How I Blew Up my First APM Cluster

By Hallett German posted 03-06-2016 07:32 AM


[Some months ago, I received an oddly-shaped oversized package in the mail with no return address. It contained a barely readable handwritten document and a Betamax video. I reflected for some time whether to release or not. But with April Fools' Day around the corner, it seemed like a good time to publish. Unfortunately, the video had nothing on it but the manuscript provided the following chilling tale. Read at your own risk. ]


This may the last thing that I ever write. I have been running for such a long time and about to be cornered.


Oh my company, I am so sorry for what I did. If only I could go back in time and undo my misdeeds.


It started so simply. I was hired as an Application Performance Management administrator at Glowski's Insurance, a fifty person company, gently nestled somewhere in a western mountain range.

My whole job was to keep the application performance metrics coming in and the dashboards lit up. I wasn't given much training so I let pretty much things run themselves. That was my first mistake. The monitoring software needs to be managed actively.


I also aggravated the situation by adding many more applications to monitor. That made the application teams happy while they could graphically depict how their systems were doing in peak times, analyze historical trends, and much more.

That was mistake #2. You should never make a system do more than it is capable of handling.

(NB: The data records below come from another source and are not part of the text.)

From an optimization exercise on the open Yosys and OpenROAD flow, aimed at small area; shortcuts taken in it are not production practice.
In this exercise RTL edits were held to simulation tests only and were not proved equivalent to the original.
Power and IR drop assume default switching activity.

`flow/run.sh`:
```
#!/bin/bash
# Own layout flow: the standard synthesis, then the combinational logic
# between the flip-flops is re-mapped by ABC for area (flip-flops, their
# names and cell types untouched), checked equivalent by a SAT miter with the
# flip-flops cut, and the standard layout steps run on the result.
# Each tool's output goes to a log file in the work folder.
set -euo pipefail
W=$PWD
F=$W/flow
LIB=$FLOW_HOME/platforms/sky130hd/lib/sky130_fd_sc_hd__tt_025C_1v80.lib
YOSYS=${YOSYS_EXE:-$(command -v yosys || echo $FLOW_HOME/../tools/install/yosys/bin/yosys)}
R=$W/orfs/results/$FLOW_PLATFORM/main/base

bash standard.sh synth > $W/log_1_standard_synth.txt 2>&1
cp $R/1_2_yosys.v $W/synth_standard.v

sed -e "s|@LIB@|$LIB|g" -e "s|@IN@|$W/synth_standard.v|g" -e "s|@OUT@|$W/synth_reopt.v|g" \
    -e "s|@ABC@|$F/area.abc|g" $F/reopt.tcl > $W/reopt_run.tcl
ok=0
if $YOSYS -c $W/reopt_run.tcl > $W/log_2_reopt.txt 2>&1; then
  python3 $F/cutff.py $W/synth_standard.v $W/eq_gold.v gold
  python3 $F/cutff.py $W/synth_reopt.v $W/eq_gate.v gate
  sed -e "s|@LIB@|$LIB|g" -e "s|@GOLD@|$W/eq_gold.v|g" -e "s|@GATE@|$W/eq_gate.v|g" \
      $F/equiv.tcl > $W/equiv_run.tcl
  if $YOSYS -c $W/equiv_run.tcl > $W/log_3_equiv.txt 2>&1 \
     && grep -q "SUCCESS" $W/log_3_equiv.txt \
     && ! grep -q 'assign .*\(>>\|[&|^~]\)' $W/synth_reopt.v \
     && [ "$(grep -c 'sky130_fd_sc_hd__e\?dfxtp_[0-9]' $W/synth_standard.v)" = \
          "$(grep -c 'sky130_fd_sc_hd__e\?dfxtp_[0-9]' $W/synth_reopt.v)" ]; then
    ok=1
  fi
fi
if [ $ok = 1 ]; then
  echo "re-mapped netlist is equivalent: using it" > $W/log_4_choice.txt
  cp $W/synth_reopt.v $R/1_2_yosys.v
  rm -f $R/1_synth.odb $R/1_synth.sdc
else
  echo "re-mapped netlist not used: standard synthesis kept" > $W/log_4_choice.txt
fi
# Clock tree: the standard arguments, with small buffers and without the
# dummy loads CTS adds to balance levels.
export CTS_ARGS="-sink_clustering_enable -repair_clock_nets -dont_use_dummy_load $(cat $F/cts_args.txt)"
bash standard.sh > $W/log_5_layout.txt 2>&1
```
`flow/area.abc`:
```
strash; &get -n; &deepsyn -T 30; &put; strash; dch -f; &get -n; &nf -a -R 1000; &put
```
`flow/cts_args.txt`:
```
-buf_list sky130_fd_sc_hd__clkbuf_2 sky130_fd_sc_hd__clkbuf_4 -sink_clustering_size 8
```
`flow/cutff.py`:
```
#!/usr/bin/env python3
"""Cut flip-flops out of a flat yosys netlist: each FF's Q becomes an input
port, each data/enable pin an output port, named after the instance."""
import re, sys
src = open(sys.argv[1]).read()
name_ = sys.argv[3]
inst_re = re.compile(r'\n\s*(sky130_fd_sc_hd__(?:dfxtp|edfxtp|dfrtp|dfstp|dfbbp|sdf\w*|dfxbp)_\d+)\s+(\S+)\s*\((.*?)\);', re.S)
ins, outs, assigns = [], [], []
k = 0
def repl(m):
    global k
    cell, inst, body = m.groups()
    pins = dict(re.findall(r'\.(\w+)\(([^()]*)\)', body))
    tag = re.sub(r'[^A-Za-z0-9_]', '_', inst)
    for p, net in pins.items():
        net = net.strip() + " "
        if p in ('Q', 'Q_N'):
            port = f'ffq_{tag}_{p}'
            ins.append(port); assigns.append(f'  assign {net} = {port};' if p == 'Q' else f'  assign {net} = ~{port.replace("_Q_N","_Q")};')
        elif p in ('CLK',):
            pass
        else:
            port = f'ffd_{tag}_{p}'
            outs.append(port); assigns.append(f'  assign {port} = {net};')
    return '\n'
src = inst_re.sub(repl, src)
m = re.search(r'module\s+main\s*\((.*?)\);', src, re.S)
plist = m.group(1).strip()
newports = ', '.join(ins + outs)
src = src[:m.start()] + f'module {name_}({plist}, {newports});' + src[m.end():]
decl = '\n'.join([f'  input {p};' for p in sorted(set(i for i in ins if not i.endswith('_Q_N')))] + [f'  output {p};' for p in outs])
src = src.replace('endmodule', decl + '\n' + '\n'.join(assigns) + '\nendmodule', 1)
open(sys.argv[2], 'w').write(src)
```
`flow/equiv.tcl`:
```
yosys read_liberty -overwrite -ignore_miss_func @LIB@
yosys read_verilog @GOLD@
yosys read_verilog @GATE@
yosys flatten gold gate
yosys opt_clean -purge
yosys miter -equiv -flatten -make_assert gold gate miter
yosys hierarchy -top miter
yosys sat -verify -prove-asserts miter
```
`flow/reopt.tcl`:
```
yosys read_liberty -overwrite -ignore_miss_func @LIB@
yosys read_verilog -overwrite @IN@
yosys hierarchy -top main
foreach m {sky130_fd_sc_hd__dfxtp_1 sky130_fd_sc_hd__edfxtp_1} { yosys blackbox $m }
yosys flatten
yosys opt_clean -purge
yosys abc -liberty @LIB@ -dont_use *lpflow* -dont_use *probe* -script @ABC@
yosys opt_clean -purge
yosys splitnets
yosys opt_clean -purge
yosys hilomap -singleton -hicell sky130_fd_sc_hd__conb_1 HI -locell sky130_fd_sc_hd__conb_1 LO
yosys insbuf -buf sky130_fd_sc_hd__buf_1 A X
yosys stat -liberty @LIB@
yosys check
yosys write_verilog -noattr -nohex -nodec -selected @OUT@
```
`standard.sh`:
```
#!/bin/bash
# synth_recipe.tcl (not shown) runs the flow's synth.tcl, then flattens the netlist and writes it again
# the make line also repeats each setting of config.mk as NAME=value (left out here)
make -C /OpenROAD-flow-scripts/flow DESIGN_CONFIG=/design/flow/config.mk WORK_HOME=/design/flow/orfs CLKGATE_MAP_FILE= SYNTH_SCRIPT=/design/flow/synth_recipe.tcl "${@:-finish}"
```
`config.mk`:
```
export PLATFORM = sky130hd
export DESIGN_NAME = main
export DESIGN_NICKNAME = main
export VERILOG_FILES = /design/flow/design.v
export SDC_FILE = /design/flow/constraint.sdc
export NUM_CORES = 4
export LEC_CHECK = 0
export CAP_MARGIN = 20
export CORE_MARGIN = 2
export CORE_UTILIZATION = 70
export SLEW_MARGIN = 20
export SYNTH_MEMORY_MAX_BITS = 16384
```
`constraint.sdc`:
```
create_clock -name core_clock -period 10.0 [get_ports {clk}]
set_input_delay 2.0000 -clock core_clock [delete_from_list [all_inputs] [get_ports {clk}]]
set_output_delay 2.0000 -clock core_clock [all_outputs]
set_load 0.01 [all_outputs]
```
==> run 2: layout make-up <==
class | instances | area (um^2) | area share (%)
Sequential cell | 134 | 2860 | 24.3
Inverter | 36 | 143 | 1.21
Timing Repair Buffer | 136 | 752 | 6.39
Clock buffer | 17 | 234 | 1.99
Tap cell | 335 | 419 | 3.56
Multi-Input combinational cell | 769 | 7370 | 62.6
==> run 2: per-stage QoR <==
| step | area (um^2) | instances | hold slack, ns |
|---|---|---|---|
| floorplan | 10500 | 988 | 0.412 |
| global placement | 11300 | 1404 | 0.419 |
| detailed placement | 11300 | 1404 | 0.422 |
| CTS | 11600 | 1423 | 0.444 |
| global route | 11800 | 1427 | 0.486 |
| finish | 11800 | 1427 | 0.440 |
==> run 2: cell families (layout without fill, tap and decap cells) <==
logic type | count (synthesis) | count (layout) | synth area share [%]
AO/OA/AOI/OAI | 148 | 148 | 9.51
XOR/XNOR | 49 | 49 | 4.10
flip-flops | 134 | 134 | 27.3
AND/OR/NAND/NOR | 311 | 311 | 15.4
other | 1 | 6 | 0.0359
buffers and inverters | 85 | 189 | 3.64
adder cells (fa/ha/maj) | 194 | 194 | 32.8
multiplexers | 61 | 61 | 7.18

As I increased the load on the monitoring system, I kept the default settings and failed to adjust them to the new conditions. That was my biggest and last mistake. Capacity monitoring and configuration modifications are always needed when conditions change.


Then one day, all things came to a head. The system became sluggish, dashboards and graphs were blank, and the application went down. The company was running blind. All heads started to turn in my direction with scornful looks. I could not take it any more and fled.


So if you are an APM admin, I beg and plead with you, don't follow my example:


- Read the manuals to understand what is going on.
- Tune your settings to increases in metrics and monitored applications.
- Study if later releases can improve performance.
- Review the logs twice a week at least to see what is happening.


Looks like this is it. I see bright lights flooding the windows and the pounding steps of many people heading ever closer to my door. If only I...


[The manuscript ends there. What happened afterwards may never be known.]